SUPPLIED ENTRIES >>
===== src/hw/rtl/dispense_key_press_classifier.sv =====
// Dispense key press classifier: debounce counters, short/long/very long press
// detection and dispense control. Uses dkpc_pkg.
// Each accepted result is registered into the head entry, or into the skid entry
// while an older one is buffered. Throughput: one request per cycle while the skid
// entry is empty; the two-entry buffer accepts while one waits on out_tready.
// Reset (rst_n, synchronous): key released, counters and flags cleared,
// registers zero.
module dispense_key_press_classifier (
  input  logic                          clk,
  input  logic                          rst_n,
  input  logic                          in_tvalid,
  output logic                          in_tready,
  // key_level, test_mode, all_lock, out_disable, cup_level[1:0], zero pad[1:0]
  input  logic [7:0]                    in_tdata,
  output logic                          out_tvalid,
  input  logic                          out_tready,
  // key_event[2:0], water_out, continuous, dispense_time[15:0], tone[1:0], timer_load
  output logic [23:0]                   out_tdata,
  input  logic                          cfg_valid,
  output logic                          cfg_ready,
  input  logic [dkpc_pkg::CFG_IDX_W-1:0] cfg_index,
  input  logic [15:0]                   cfg_data
);
  import dkpc_pkg::*;

  // configuration
  logic        model_r_type_r;
  logic [15:0] time_half_r, time_one_r, time_two_r, time_liter_r, time_continuous_r;

  // classifier state
  logic        last_level_r, last_level_nxt;
  logic [15:0] stable_ticks_r, stable_ticks_nxt;
  logic [15:0] short_ticks_r, short_ticks_nxt;
  logic [15:0] long_ticks_r, long_ticks_nxt;
  logic        short_done_r, short_done_nxt;
  logic        long_done_r, long_done_nxt;
  logic        very_long_done_r, very_long_done_nxt;
  logic        dispensing_r, dispensing_nxt;
  logic        continuous_on_r, continuous_on_nxt;
  logic [15:0] time_selected_r, time_selected_nxt;

  // result buffer
  result_t     head_r, head_nxt, skid_r, skid_nxt;
  logic        head_valid_r, head_valid_nxt, skid_valid_r, skid_valid_nxt;

  logic        push, pop;
  result_t     res;

  logic        key_level, test_mode, all_lock, out_disable;
  logic [1:0]  cup_level;
  logic [15:0] pick;

  assign key_level   = in_tdata[0];
  assign test_mode   = in_tdata[1];
  assign all_lock    = in_tdata[2];
  assign out_disable = in_tdata[3];
  assign cup_level   = in_tdata[5:4];

  assign cfg_ready  = 1'b1;
  assign in_tready  = !skid_valid_r;
  assign push       = in_tvalid && in_tready;
  assign pop        = head_valid_r && out_tready;
  assign out_tvalid = head_valid_r;
  assign out_tdata  = head_r;

  always_ff @(posedge clk) begin
    if (!rst_n) begin
      model_r_type_r    <= 1'b0;
      time_half_r       <= '0;
      time_one_r        <= '0;
      time_two_r        <= '0;
      time_liter_r      <= '0;
      time_continuous_r <= '0;
    end else if (cfg_valid && cfg_ready) begin
      case (cfg_index)
        REG_MODEL_R_TYPE:    model_r_type_r    <= cfg_data[0];
        REG_TIME_HALF:       time_half_r       <= cfg_data;
        REG_TIME_ONE:        time_one_r        <= cfg_data;
        REG_TIME_TWO:        time_two_r        <= cfg_data;
        REG_TIME_LITER:      time_liter_r      <= cfg_data;
        REG_TIME_CONTINUOUS: time_continuous_r <= cfg_data;
        default: ;
      endcase
    end
  end

  always_comb begin
    case (cup_level)
      CUP_HALF: pick = model_r_type_r ? time_one_r : time_half_r;
      CUP_ONE:  pick = model_r_type_r ? time_two_r : time_one_r;
      CUP_TWO:  pick = model_r_type_r ? time_liter_r : time_two_r;
      default:  pick = time_half_r;
    endcase
  end

  always_comb begin
    last_level_nxt     = last_level_r;
    stable_ticks_nxt   = stable_ticks_r;
    short_ticks_nxt    = short_ticks_r;
    long_ticks_nxt     = long_ticks_r;
    short_done_nxt     = short_done_r;
    long_done_nxt      = long_done_r;
    very_long_done_nxt = very_long_done_r;
    dispensing_nxt     = dispensing_r;
    continuous_on_nxt  = continuous_on_r;
    time_selected_nxt  = time_selected_r;
    res                = '0;
    res.key_event      = EV_NONE;
    res.tone           = TONE_NONE;

    // level tracking
    if (key_level == last_level_r) begin
      if (last_level_r) begin
        stable_ticks_nxt   = '0;
        short_done_nxt     = 1'b0;
        long_done_nxt      = 1'b0;
        very_long_done_nxt = 1'b0;
      end else begin
        stable_ticks_nxt = sat_inc(stable_ticks_r);
      end
      if (stable_ticks_nxt >= SETTLE_TICKS) begin
        short_ticks_nxt = stable_ticks_nxt;
        long_ticks_nxt  = sat_inc(long_ticks_r);
      end
    end else begin
      last_level_nxt   = key_level;
      stable_ticks_nxt = '0;
      short_ticks_nxt  = '0;
      long_ticks_nxt   = '0;
    end

    // classification on the updated counters
    if (!short_done_nxt) begin
      if (short_ticks_nxt >= SHORT_TICKS && short_ticks_nxt < LONG_TICKS) begin
        short_done_nxt  = 1'b1;
        short_ticks_nxt = '0;
        if (test_mode) begin
          res.key_event = EV_SHORT_TEST;
        end else begin
          res.key_event = EV_SHORT;
          if (!all_lock && !out_disable) begin
            if (!dispensing_r) begin
              dispensing_nxt    = 1'b1;
              res.tone          = TONE_START;
              time_selected_nxt = pick;
            end else begin
              dispensing_nxt    = 1'b0;
              continuous_on_nxt = 1'b0;
              res.tone          = TONE_END;
              time_selected_nxt = '0;
            end
          end
        end
      end
    end else if (!long_done_nxt) begin
      if (long_ticks_nxt >= LONG_TICKS) begin
        long_done_nxt = 1'b1;
        res.key_event = EV_LONG;
        if (!test_mode) begin
          if (dispensing_r) begin
            time_selected_nxt = time_continuous_r;
            res.tone          = TONE_CONTINUOUS;
            continuous_on_nxt = 1'b1;
          end else begin
            time_selected_nxt = '0;
          end
        end
      end
    end else if (!very_long_done_nxt) begin
      if (long_ticks_nxt >= VERY_LONG_TICKS) begin
        very_long_done_nxt = 1'b1;
        long_ticks_nxt     = '0;
        res.key_event      = EV_VERY_LONG;
        res.timer_load     = dispensing_r;
      end
    end

    res.water_out     = dispensing_nxt;
    res.continuous    = continuous_on_nxt;
    res.dispense_time = time_selected_nxt;
  end

  always_ff @(posedge clk) begin
    if (!rst_n) begin
      last_level_r     <= 1'b1;
      stable_ticks_r   <= '0;
      short_ticks_r    <= '0;
      long_ticks_r     <= '0;
      short_done_r     <= 1'b0;
      long_done_r      <= 1'b0;
      very_long_done_r <= 1'b0;
      dispensing_r     <= 1'b0;
      continuous_on_r  <= 1'b0;
      time_selected_r  <= '0;
    end else if (push) begin
      last_level_r     <= last_level_nxt;
      stable_ticks_r   <= stable_ticks_nxt;
      short_ticks_r    <= short_ticks_nxt;
      long_ticks_r     <= long_ticks_nxt;
      short_done_r     <= short_done_nxt;
      long_done_r      <= long_done_nxt;
      very_long_done_r <= very_long_done_nxt;
      dispensing_r     <= dispensing_nxt;
      continuous_on_r  <= continuous_on_nxt;
      time_selected_r  <= time_selected_nxt;
    end
  end

  // two-entry result buffer: head drives the port, skid catches a push while head stalls
  always_comb begin
    head_nxt       = head_r;
    head_valid_nxt = head_valid_r;
    skid_nxt       = skid_r;
    skid_valid_nxt = skid_valid_r;
    if (pop || !head_valid_r) begin
      if (skid_valid_r) begin
        head_nxt       = skid_r;
        head_valid_nxt = 1'b1;
        skid_nxt       = res;
        skid_valid_nxt = push;
      end else begin
        head_nxt       = res;
        head_valid_nxt = push;
      end
    end else if (push) begin
      skid_nxt       = res;
      skid_valid_nxt = 1'b1;
    end
  end

  always_ff @(posedge clk) begin
    if (!rst_n) begin
      head_valid_r <= 1'b0;
      skid_valid_r <= 1'b0;
    end else begin
      head_valid_r <= head_valid_nxt;
      skid_valid_r <= skid_valid_nxt;
    end
    head_r <= head_nxt;
    skid_r <= skid_nxt;
  end

  a_skid_needs_head: assert property (@(posedge clk) disable iff (!rst_n)
    skid_valid_r |-> head_valid_r)
    else $error("skid entry valid without head entry");

  a_cont_needs_disp: assert property (@(posedge clk) disable iff (!rst_n)
    continuous_on_r |-> dispensing_r)
    else $error("continuous dispensing without dispensing");

  a_load_on_very_long: assert property (@(posedge clk) disable iff (!rst_n)
    (push && res.timer_load) |-> (res.key_event == EV_VERY_LONG && res.water_out))
    else $error("timer load outside a very long press while dispensing");

  a_count_only_pressed: assert property (@(posedge clk) disable iff (!rst_n)
    (stable_ticks_r != 16'd0) |-> !last_level_r)
    else $error("stable count running while key released");

  a_short_sets_done: assert property (@(posedge clk) disable iff (!rst_n)
    (push && (res.key_event == EV_SHORT || res.key_event == EV_SHORT_TEST)) |=> short_done_r)
    else $error("short press fired without arming its done flag");

endmodule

TO DO >>
"counters" is the string to look for; please copy every line of the records above where it appears.

RESULT >>
// Dispense key press classifier: debounce counters, short/long/very long press
// Reset (rst_n, synchronous): key released, counters and flags cleared,
    // classification on the updated counters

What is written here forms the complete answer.